From the data below, set down exactly the lines between the one holding "logic [DW-1:0] r_num, r_den, r_q;" and the one holding "always_ff @(posedge i_clk) begin", inclusive, and no others.

*** Block opens ***

$ cat src/fdi_pkg.sv
`default_nettype none
package fdi_pkg;

    localparam int DW = 64;
    localparam logic signed [DW-1:0] LIMV = 64'sh3FFF_FFFF_FFFF_FFFF;

    localparam logic [1:0] ST_OK   = 2'd0;
    localparam logic [1:0] ST_ZERO = 2'd1;
    localparam logic [1:0] ST_OVF  = 2'd2;

    typedef enum logic [9:0] {
        S_LOAD  = 10'b00_0000_0001,
        S_CHECK = 10'b00_0000_0010,
        S_PDIV  = 10'b00_0000_0100,
        S_PASS  = 10'b00_0000_1000,
        S_RD    = 10'b00_0001_0000,
        S_WR    = 10'b00_0010_0000,
        S_MUL1  = 10'b00_0100_0000,
        S_DIV2  = 10'b00_1000_0000,
        S_MUL2  = 10'b01_0000_0000,
        S_DONE  = 10'b10_0000_0000
    } t_state;

    typedef struct packed {
        logic                 start;
        logic signed [DW-1:0] a;
        logic signed [DW-1:0] b;
    } t_mul_req;

    typedef struct packed {
        logic          start;
        logic [DW-1:0] num;
        logic [DW-1:0] den;
        logic          neg;
    } t_div_req;

    typedef struct packed {
        logic                 done;
        logic signed [DW-1:0] res;
    } t_unit_rsp;

    function automatic logic signed [DW-1:0] clamp64(input logic signed [DW-1:0] v);
        logic signed [DW-1:0] r;
        r = v;
        if (v > LIMV) begin
            r = LIMV;
        end else if (v < -LIMV) begin
            r = -LIMV;
        end
        return r;
    endfunction

    function automatic logic [DW-1:0] mag64(input logic signed [DW-1:0] v);
        return v[DW-1] ? (~v + 64'd1) : v;
    endfunction

    function automatic logic signed [DW-1:0] sign64(input logic [DW-1:0] m, input logic neg);
        logic [DW-1:0] c;
        c = (m[DW-1:DW-2] != 2'b00) ? LIMV : m;
        return neg ? -$signed(c) : $signed(c);
    endfunction

endpackage
`default_nettype wire

$ cat src/fdi_div.sv
`default_nettype none
module fdi_div
    import fdi_pkg::*;
(
    input  wire        i_clk,
    input  wire        i_rst_n,
    input  t_div_req   i_req,
    output t_unit_rsp  o_rsp
);

    logic [DW-1:0] r_num, r_den, r_q;
    logic [DW:0]   r_rem;
    logic          r_neg;
    logic [5:0]    r_k;
    logic          r_busy;
    t_unit_rsp     r_rsp;
    logic [DW:0]   w_rem;
    logic          w_ge;

    assign w_rem = {r_rem[DW-1:0], r_num[DW-1]};
    assign w_ge  = w_rem >= {1'b0, r_den};

    always_ff @(posedge i_clk) begin
        if (!i_rst_n) begin
            r_busy <= 1'b0;
            r_rsp  <= '0;
            r_k    <= '0;
        end else begin
            r_rsp.done <= r_busy && !i_req.start && (r_k == 6'd63);
            if (i_req.start) begin
                r_num  <= i_req.num;
                r_den  <= i_req.den;
                r_neg  <= i_req.neg;
                r_rem  <= '0;
                r_q    <= '0;
                r_k    <= '0;
                r_busy <= 1'b1;
            end else if (r_busy) begin
                r_num <= {r_num[DW-2:0], 1'b0};
                r_rem <= w_ge ? (w_rem - {1'b0, r_den}) : w_rem;
                r_q   <= {r_q[DW-2:0], w_ge};
                r_k   <= r_k + 6'd1;
                if (r_k == 6'd63) begin
                    r_busy    <= 1'b0;
                    r_rsp.res <= (r_den == '0) ? '0 :
                                 sign64({r_q[DW-2:0], w_ge}, r_neg);
                end
            end
        end
    end

    assign o_rsp = r_rsp;

endmodule
`default_nettype wire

*** Block closes ***

→ **Result of this exercise**
    logic [DW-1:0] r_num, r_den, r_q;
    logic [DW:0]   r_rem;
    logic          r_neg;
    logic [5:0]    r_k;
    logic          r_busy;
    t_unit_rsp     r_rsp;
    logic [DW:0]   w_rem;
    logic          w_ge;

    assign w_rem = {r_rem[DW-1:0], r_num[DW-1]};
    assign w_ge  = w_rem >= {1'b0, r_den};

    always_ff @(posedge i_clk) begin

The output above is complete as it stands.